** Opening Given records block **

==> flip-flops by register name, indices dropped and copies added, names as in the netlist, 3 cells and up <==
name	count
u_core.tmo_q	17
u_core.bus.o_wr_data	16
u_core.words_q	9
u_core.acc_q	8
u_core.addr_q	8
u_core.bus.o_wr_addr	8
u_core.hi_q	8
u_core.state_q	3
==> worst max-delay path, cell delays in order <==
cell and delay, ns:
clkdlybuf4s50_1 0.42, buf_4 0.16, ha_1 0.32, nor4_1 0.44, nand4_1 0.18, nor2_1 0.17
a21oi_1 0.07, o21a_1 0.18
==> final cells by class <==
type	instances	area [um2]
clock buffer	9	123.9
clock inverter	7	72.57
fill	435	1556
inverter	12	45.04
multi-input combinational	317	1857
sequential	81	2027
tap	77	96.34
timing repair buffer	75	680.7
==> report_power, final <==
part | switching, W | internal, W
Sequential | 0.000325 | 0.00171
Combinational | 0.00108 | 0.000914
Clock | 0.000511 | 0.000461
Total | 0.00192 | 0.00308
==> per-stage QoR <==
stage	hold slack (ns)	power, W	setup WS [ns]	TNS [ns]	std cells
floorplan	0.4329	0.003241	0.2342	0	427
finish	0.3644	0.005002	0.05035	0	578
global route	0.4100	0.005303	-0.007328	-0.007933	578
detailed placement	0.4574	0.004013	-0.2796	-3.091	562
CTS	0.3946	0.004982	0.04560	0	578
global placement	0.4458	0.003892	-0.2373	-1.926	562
<file path="src/rtl/song_sequencer.sv">
// song_sequencer: single-voice note ROM playback controller with beat prescaler
module song_sequencer #(
   parameter int BEAT_DIV  = 16,
   parameter int START_IDX = 4,
   parameter int END_IDX   = 26
) (
   input  logic        clk,
   input  logic        rst,
   input  logic        start,
   input  logic        stop,
   input  logic        pause,
   input  logic        loop_en,
   output logic [9:0]  rom_addr,
   input  logic [15:0] rom_data,
   output logic [7:0]  note,
   output logic        gate,
   output logic        note_on,
   output logic        beat_tick,
   output logic        busy,
   output logic        done
);
   localparam int PW = $clog2(BEAT_DIV);
   localparam logic [PW-1:0] P_LAST = PW'(BEAT_DIV - 1);
   localparam logic [9:0] S_IDX = 10'(START_IDX);
   localparam logic [9:0] E_IDX = 10'(END_IDX);
   typedef enum logic [1:0] {IDLE, FETCH, PLAY} state_t;
   state_t state;
   logic [PW-1:0] presc;
   logic [7:0] remaining;
   logic last, tick;
   assign last      = rom_addr == E_IDX;
   assign tick      = state == PLAY && !pause && presc == P_LAST;
   assign beat_tick = tick;
   assign gate      = state == PLAY && note != 8'd0 && !pause;
   assign busy      = state != IDLE;
   // playback FSM: fetch entries, count beats, advance or end the song
   always_ff @(posedge clk) begin
      if (rst || stop) begin
         state     <= IDLE;
         rom_addr  <= S_IDX;
         note      <= 8'd0;
         note_on   <= 1'b0;
         done      <= 1'b0;
         presc     <= '0;
         remaining <= 8'd0;
      end else begin
         note_on <= 1'b0;
         done    <= 1'b0;
         case (state)
            IDLE: if (start) begin
               state    <= FETCH;
               rom_addr <= S_IDX;
            end
            FETCH: if (!pause) begin
               if (rom_data[15:8] == 8'd0) begin
                  if (!last) rom_addr <= rom_addr + 10'd1;
                  else if (loop_en) rom_addr <= S_IDX;
                  else begin
                     done  <= 1'b1;
                     state <= IDLE;
                     note  <= 8'd0;
                  end
               end else begin
                  note      <= rom_data[7:0];
                  remaining <= rom_data[15:8];
                  presc     <= '0;
                  note_on   <= 1'b1;
                  state     <= PLAY;
               end
            end
            PLAY: if (!pause) begin
               presc <= tick ? '0 : presc + 1'b1;
               if (tick) begin
                  if (remaining > 8'd1) remaining <= remaining - 8'd1;
                  else if (!last) begin
                     rom_addr <= rom_addr + 10'd1;
                     state    <= FETCH;
                  end else if (loop_en) begin
                     rom_addr <= S_IDX;
                     state    <= FETCH;
                  end else begin
                     done  <= 1'b1;
                     state <= IDLE;
                     note  <= 8'd0;
                  end
               end
            end
            default: state <= IDLE;
         endcase
      end
   end
endmodule

</file>
[src/rtl/systolic_result_drain_if.sv]
// Row-result bus between the systolic array bottom edge and the downstream consumer.
// Input side is unthrottled; output side is a show-ahead valid/ready port.
interface systolic_result_drain_if #(
    parameter int DATA_WIDTH = 8,
    parameter int COLS       = 4
);
    // Handshake: out_data is meaningful while out_valid is high, and a row transfers
    // on every rising edge where out_valid && out_ready. While out_valid && !out_ready,
    // out_data and out_valid hold. row_valid_in has no ready: the array never stalls.
    logic [COLS*DATA_WIDTH-1:0] col_result;
    logic                       row_valid_in;
    logic [COLS*DATA_WIDTH-1:0] out_data;
    logic                       out_valid;
    logic                       out_ready;

    modport master (
        output col_result,
        output row_valid_in,
        output out_ready,
        input  out_data,
        input  out_valid
    );

    modport slave (
        input  col_result,
        input  row_valid_in,
        input  out_ready,
        output out_data,
        output out_valid
    );
endinterface

[src/rtl/systolic_result_drain.sv]
// Realigns skewed bottom-edge column results into whole rows and buffers them in a
// show-ahead FIFO; rows arriving while the FIFO is full and not popping are dropped.
module systolic_result_drain #(
    parameter int DATA_WIDTH = 8,
    parameter int COLS       = 4,
    parameter int FIFO_DEPTH = 4
) (
    input  logic                             clk,
    input  logic                             rst_n,
    systolic_result_drain_if.slave           bus,
    input  logic                             clear_overflow,
    output logic                             overflow,
    output logic [$clog2(FIFO_DEPTH+1)-1:0]  count
);
    localparam int RW = COLS * DATA_WIDTH;
    localparam int AW = $clog2(FIFO_DEPTH);
    localparam int CW = $clog2(FIFO_DEPTH + 1);
    localparam logic [CW-1:0] FULL_CNT = CW'(FIFO_DEPTH);

    logic          aligned_valid;
    logic [RW-1:0] aligned_row;

    // Column j arrives j cycles after column 0, so it waits COLS-1-j cycles.
    for (genvar j = 0; j < COLS; j++) begin : g_col
        localparam int D = COLS - 1 - j;
        if (D == 0) begin : g_pass
            assign aligned_row[j*DATA_WIDTH +: DATA_WIDTH] = bus.col_result[j*DATA_WIDTH +: DATA_WIDTH];
        end else begin : g_dly
            logic [DATA_WIDTH-1:0] stage_q [D];
            always_ff @(posedge clk) begin
                if (!rst_n) begin
                    for (int s = 0; s < D; s++) stage_q[s] <= '0;
                end else begin
                    stage_q[0] <= bus.col_result[j*DATA_WIDTH +: DATA_WIDTH];
                    for (int s = 1; s < D; s++) stage_q[s] <= stage_q[s-1];
                end
            end
            assign aligned_row[j*DATA_WIDTH +: DATA_WIDTH] = stage_q[D-1];
        end
    end

    if (COLS == 1) begin : g_vpass
        assign aligned_valid = bus.row_valid_in;
    end else begin : g_vpipe
        logic [COLS-2:0] vld_q;
        always_ff @(posedge clk) begin
            if (!rst_n) begin
                vld_q <= '0;
            end else begin
                vld_q[0] <= bus.row_valid_in;
                for (int s = 1; s < COLS - 1; s++) vld_q[s] <= vld_q[s-1];
            end
        end
        assign aligned_valid = vld_q[COLS-2];
    end

    logic [RW-1:0] mem_q [FIFO_DEPTH];
    logic [AW-1:0] wr_ptr_q, wr_ptr_d;
    logic [AW-1:0] rd_ptr_q, rd_ptr_d;
    logic [CW-1:0] count_q, count_d;
    logic          overflow_q, overflow_d;
    logic          push, pop, full, drop;

    always_comb begin
        pop        = (count_q != '0) && bus.out_ready;
        full       = (count_q == FULL_CNT);
        // A pop in the same cycle frees the slot, so a full FIFO can still accept.
        push       = aligned_valid && (!full || pop);
        drop       = aligned_valid && full && !pop;
        wr_ptr_d   = wr_ptr_q;
        rd_ptr_d   = rd_ptr_q;
        count_d    = count_q;
        overflow_d = overflow_q;
        if (push) wr_ptr_d = wr_ptr_q + AW'(1);
        if (pop)  rd_ptr_d = rd_ptr_q + AW'(1);
        case ({push, pop})
            2'b10:   count_d = count_q + CW'(1);
            2'b01:   count_d = count_q - CW'(1);
            default: count_d = count_q;
        endcase
        if (clear_overflow) overflow_d = 1'b0;
        if (drop)           overflow_d = 1'b1;
    end

    always_ff @(posedge clk) begin
        if (!rst_n) begin
            wr_ptr_q   <= '0;
            rd_ptr_q   <= '0;
            count_q    <= '0;
            overflow_q <= 1'b0;
        end else begin
            wr_ptr_q   <= wr_ptr_d;
            rd_ptr_q   <= rd_ptr_d;
            count_q    <= count_d;
            overflow_q <= overflow_d;
        end
    end

    always_ff @(posedge clk) begin
        if (!rst_n) begin
            for (int i = 0; i < FIFO_DEPTH; i++) mem_q[i] <= '0;
        end else if (push) begin
            mem_q[wr_ptr_q] <= aligned_row;
        end
    end

    assign bus.out_data  = mem_q[rd_ptr_q];
    assign bus.out_valid = (count_q != '0);
    assign count         = count_q;
    assign overflow      = overflow_q;
endmodule
[src/flat_wrapper.sv]
// flat-port wrapper written by rule: the top's interface ports become plain ports
module systolic_result_drain_flat 
#(
    parameter int DATA_WIDTH = 8,
    parameter int COLS       = 4,
    parameter int FIFO_DEPTH = 4
)
  (clk, rst_n, clear_overflow, overflow, count, bus_col_result, bus_row_valid_in, bus_out_ready, bus_out_data, bus_out_valid);
  systolic_result_drain_if #(.DATA_WIDTH(DATA_WIDTH), .COLS(COLS)) bus_i ();
  input  logic clk;
  input  logic rst_n;
  input  logic clear_overflow;
  output logic overflow;
  output logic [$clog2(FIFO_DEPTH+1)-1:0] count;
  input wire logic [$bits(bus_i.col_result)-1:0] bus_col_result;
  input wire logic [$bits(bus_i.row_valid_in)-1:0] bus_row_valid_in;
  input wire logic [$bits(bus_i.out_ready)-1:0] bus_out_ready;
  output wire logic [$bits(bus_i.out_data)-1:0] bus_out_data;
  output wire logic [$bits(bus_i.out_valid)-1:0] bus_out_valid;
  assign bus_i.col_result = bus_col_result;
  assign bus_i.row_valid_in = bus_row_valid_in;
  assign bus_i.out_ready = bus_out_ready;
  assign bus_out_data = bus_i.out_data;
  assign bus_out_valid = bus_i.out_valid;
  systolic_result_drain #(.DATA_WIDTH(DATA_WIDTH), .COLS(COLS), .FIFO_DEPTH(FIFO_DEPTH)) u_core (.clk(clk), .rst_n(rst_n), .bus(bus_i), .clear_overflow(clear_overflow), .overflow(overflow), .count(count));
endmodule
[config.mk]
export PLATFORM = sky130hd
export DESIGN_NAME = systolic_result_drain_flat
export DESIGN_NICKNAME = d
export VERILOG_FILES = /design/src/rtl/systolic_result_drain_if.sv /design/src/rtl/systolic_result_drain.sv /design/src/flat_wrapper.sv
export SDC_FILE = /design/constraint.sdc
export NUM_CORES = 1
export LEC_CHECK = 0
export CAP_MARGIN = 20
export CORE_MARGIN = 3
export CORE_UTILIZATION = 56
export CTS_CLUSTER_DIAMETER = 50
export DETAILED_ROUTE_END_ITERATION = 16
export PLACE_DENSITY = 0.79
export SYNTH_ARGS = -nofsm -noshare
export SYNTH_HDL_FRONTEND = slang
export SYNTH_SLANG_ARGS = --single-unit
[constraint.sdc]
create_clock -name clk -period 6 [get_ports clk]
set_input_delay 1.8 -clock clk [delete_from_list [all_inputs] [get_ports clk]]
set_output_delay 1.8 -clock clk [all_outputs]
set_load 0.01 [all_outputs]
* Word-level counts from Yosys, hierarchy flattened
Memory sizes are Yosys's and may differ from the RTL's. A register that Yosys moved wholly into a read port is not among the register bits.
Cells that the tools add are included.
** Word-level totals
- Bits in writable memories :: 176
- Memories kept :: 4
- Logic and storage cells :: 53
- Output and inout bits :: 37
- Flip-flop bits (word level) :: 11
** Cells by class
- Muxes and demuxes :: 20
- Add/sub/neg operators :: 4
- Equality and inequality tests :: 3
- Reductions and logical operators :: 12
- Bitwise gates (word level) :: 5
** Memories
- u_core.mem_q :: depth 4, bits a word 32, rd ports 1, clocked after Yosys merged registers in 1, write ports 4, RTL line systolic_result_drain.sv:57 : logic [RW-1:0] mem_q [FIFO_DEPTH];
- u_core.g_col[0].g_dly.stage_q :: depth 3, bits a word 8, rd ports 3, clocked after Yosys merged registers in 0, write ports 3, RTL line systolic_result_drain.sv:29 : logic [DATA_WIDTH-1:0] stage_q [D];
- u_core.g_col[1].g_dly.stage_q :: depth 2, bits a word 8, rd ports 2, clocked after Yosys merged registers in 0, write ports 2, RTL line systolic_result_drain.sv:29
- u_core.g_col[2].g_dly.stage_q :: depth 1, bits a word 8, rd ports 1, clocked after Yosys merged registers in 0, write ports 1, RTL line systolic_result_drain.sv:29
** Operator list (count)
- 8-bit two-way mux :: 6
- 32-bit two-way mux :: 1
- 32-bit OR reduction :: 1
- 1-bit two-way mux :: 9
- 8-bit OR reduction :: 1
- 2-bit two-way mux :: 3
- 3-bit case mux with 2 select lines :: 1
- 1-bit bitwise OR :: 5
- 2-bit by 1-bit adder with 2-bit output, second input constant :: 2
- 1-bit logical AND :: 4
- 2-bit nonzero test :: 2
- 3-bit by 1-bit adder with 3-bit output, second input constant :: 1
- 3-bit equality test, second input constant :: 1
- 3-bit nonzero test :: 1
- 3-bit by 1-bit subtractor with 3-bit output, second input constant :: 1
- 2-bit by 1-bit equality test with 1-bit output, second input constant :: 1
- 2-bit equality test, second input constant :: 1
- 1-bit zero test :: 2
- 1-bit logical OR :: 1

* Longest topological paths before layout
- Depth in word-level cells :: 9
- Depth in mapped cells :: 8
- Gate-level depth less buffers :: 8

* Worst setup path before layout
No wires, ideal clock.
- Path kind :: input port to flip-flop
- Start point :: input bus_out_ready
- End point :: memory u_core.mem_q[2][0] (netlist bit) (enable)
- Stages :: 3
- Required time :: 5.534 ns
- Arrival :: 4.318 ns
- Slack :: 1.217 ns
- Path through :: or4b_4 -> nand2_1 -> o21ai_0
** RTL lines
- from (decl) :: RTL line flat_wrapper.sv:17 : input wire logic [$bits(bus_i.out_ready)-1:0] bus_out_ready;
- to (decl) :: RTL line systolic_result_drain.sv:57

==> results.txt <==
status: completed
clock buffer depth: 2
dominant cells by area after synthesis: edfxtp_1 52%, dfxtp_1 17%, and2_1 16%
Ys Warns: 0
drt pass-1 iters: 4
synthesized flop and latch total: 189
first-pass GRT wire length: 21120 um
Post-Layout Cell Count: 731
buffers inserted by post-CTS timing repair: 0
dpl cells: 699
I/O pin count: 74
DRC errors left: 0
VDD IR max: 0.1864 mV
area leader, netlist: edfxtp_1
Ant. Diodes: 0
Fin. Hold Viols: 0
layout cell share with drive strength beyond 1: 15.21%
crit path kind: reg -> out
CTS Buf Count: 17
# resized after CTS: 0
Mapped Cells: 472
crit-path cells: buf_4 -> mux4_2 -> clkdlybuf4s50_1
clk root buf: clkbuf_16
power per cell area: 313.5 mW/mm2
TNS Setup: 0 ps
Initial Utilization: 57.89%
register area share after synthesis: 68.77%
synthesized net count: 511
WP buf/inv: 2
min Tclk post-route: 4555 ps
Antenna Nets Post-Route: 0
die height: 120.7 um
final max-slew violation count: 0
CP max stage delay: 930 ps
number of global-route vias before repair: 4102
final count of negative-setup-slack endpoints: 0
CTS HTree Levels: 4
clk sinks: 189
Vias: 3867
final wirelength: 13330 um
Die W: 120.7 um
Arr. time, crit path: 2750 ps
Hold Crit Class: reg -> reg
worst clock skew: 4.354 ps
syn_area_per_cell: 15.60 um2
largest net degree at the start of global routing: 69
CP required: 4200 ps
initial antenna violation count: 0
pre-CTS WS: 1632 ps
fin crit share: 75.91%
Std-Cell Rows: 41
CP Max Fanout: 24
vias per cell: 5.290
slowest stage cell, crit path: dfxtp_2
share of the synthesized area in the top cell type: 52.19%
fmax: 0.2196 GHz
Post-DP HPWL: 7800 um
post-synth cell types: 31
clock latency on the worst-skew pair: 420 ps
layout net count: 585
Slew Limit Headroom: 38.25%
cts hold-fix bufs: 0
clock-pin slew on the worst setup and hold paths: 60 ps
grt total ovfl: 0
Max Cap Viol: 0
RSZ-0062 raised after global routing: false
synthesized cell area: 0.007365 mm2
Die Area: 0.01456 mm2
crit-path leading delay family: flip-flops
final setup margin: 1445 ps
Core ar.: 0.01272 mm2
routability cong.: 0.7190
Total GRT Usage: 19.52%
crit path launch type: flip-flop
Fill cells: 865
number of buffer cells added on primary ports: 73
Routed WL per cell: 18.24 um
detailed router's first-iteration violation count: 299
CTS tree: built
Least-Margin Pin Slew: 926.3 ps
Crit. End Element: primary output
Layout area overhead: 21.05%
Leak: 3.264 nW
registers in the layout, indices dropped and copies added (netlist names), named ones only:
name                        cells
u_core.g_col.g_dly.stage_q     48
u_core.wr_ptr_q                 2
u_core.mem_q                  128
u_core.rd_ptr_q                 2
u_core.overflow                 1
u_core.g_vpipe.vld_q            3
u_core.count                    3
final timing paths:
kind / slack (ps) / depth (start not counted) / to / from
worst max register to register: 3440 / 8 / u_core.count[2] / u_core.count[0]
worst max-delay path: 1450 / 3 / bus_out_data[31] / flip-flop
worst min register to register: 430 / 1 / u_core.g_col[0].g_dly.stage_q[0][17] / u_core.g_col[0].g_dly.stage_q[0][9]
worst min-delay path: 430 / 1 / u_core.g_col[0].g_dly.stage_q[0][17] / u_core.g_col[0].g_dly.stage_q[0][9]
layout by cell type (no fill, tap or decap), types with 3 or more instances in the layout:
cell type | Yosys | routed
and2_1 | 184 | 184
edfxtp_1 | 128 | 128
clkdlybuf4s50_1 | 0 | 72
dfxtp_1 | 61 | 59
mux4_2 | 32 | 32
clkbuf_16 | 0 | 20
buf_4 | 0 | 8
inv_1 | 6 | 6
inv_4 | 0 | 5
nand2_1 | 3 | 3
o21ai_4 | 0 | 3
xnor2_1 | 3 | 3
clkinv_4 | 0 | 3
through the flow:
stage / power, mW / hold slack, ps / utilization [%] / cell area [um2]
2_1_floorplan: 1.596 / 411.9 / - / 7365
3_3_place_gp: 1.697 / 414.1 / 65.26 / 8303
3_5_place_dp: 1.705 / 420.1 / 65.26 / 8303
4_1_cts: 2.812 / 435.1 / 70.07 / 8915
5_1_grt: 2.879 / 444.8 / 70.07 / 8915
6_report: 2.795 / 434.0 / 70.07 / 8915
synth_stat cells:
| library cell | n |
|---|---|
| nor4_2 | 1 |
| or3_1 | 2 |
| inv_1 | 6 |
| nor4b_2 | 2 |
| o22ai_1 | 1 |
| mux2i_1 | 1 |
| or4b_4 | 1 |
| edfxtp_1 | 128 |
| and2_1 | 184 |
| nor3_1 | 1 |
| mux4_2 | 32 |
| nor2b_1 | 2 |
| and3_4 | 1 |
| clkbuf_1 | 19 |
| nand3_1 | 1 |
| nand3b_1 | 1 |
| xor2_1 | 1 |
| a21o_1 | 1 |
| o311ai_0 | 1 |
| buf_6 | 3 |
| xnor2_1 | 3 |
| nand2b_1 | 3 |
| ha_1 | 1 |
| dfxtp_1 | 61 |
| nand2_1 | 3 |
| a21boi_0 | 1 |
| buf_2 | 3 |
| o21ai_0 | 5 |
| buf_1 | 1 |
| o31a_1 | 1 |
| fa_1 | 1 |
area by class of cell:
type	instances	area [um2]	area share [%]
flip-flops and latches	189	5067	56.84
multi-input cells	251	2212	24.81
repair buffers	81	785.8	8.814
clock buffers	21	514.2	5.768
well taps	172	215.2	2.414
clock inverters	11	97.59	1.095
inverters	6	22.52	0.2526
worst reg2reg max path: cells and delay by family, from the launching register on:
| family | cells | cell delay [ps] |
|---|---|---|
| xor+xnor | 1 | 160 |
| compound gates | 1 | 180 |
| fa+ha+maj | 2 | 590 |
| buf+inv | 1 | 60 |
| simple gates | 3 | 1090 |
| flops | 1 | 400 |
where the power goes:
group          internal (mW)  leakage (nW)  switching [mW]
clock                  0.659         0.310           0.462
combinational          0.121          1.12          0.0821
sequential              1.44          1.84          0.0337
routing by layer:
layer | wire length, um | part of all wire, % | vias up | GRT usage, %
met2 | 7390 | 55 | 81 | 35.03
li1 | - | - | 1809 | -
met4 | 170 | 1.3 | 0 | 7.295
met3 | 529 | 4.0 | 14 | 3.976
met1 | 5244 | 39 | 1963 | 23.23
met5 | 0 | 0 | - | 0
cell families (layout without fill, tap and decap cells):
logic type / Yosys count / in the layout / synth area share, %
xor+xnor: 4 / 4 / 0.4758
fa+ha+maj: 2 / 2 / 0.4417
compound gates: 10 / 10 / 0.8666
simple gates: 202 / 202 / 17.53
buf+inv: 32 / 119 / 1.988
flops: 189 / 189 / 68.77
mux: 33 / 33 / 9.922
Power figures use the tool's default switching activity.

** Closing Given records block **

**Assigned task**.
Within the lines above, find those holding the word "through" and copy them.

**Your response**.
- Path through :: or4b_4 -> nand2_1 -> o21ai_0
through the flow:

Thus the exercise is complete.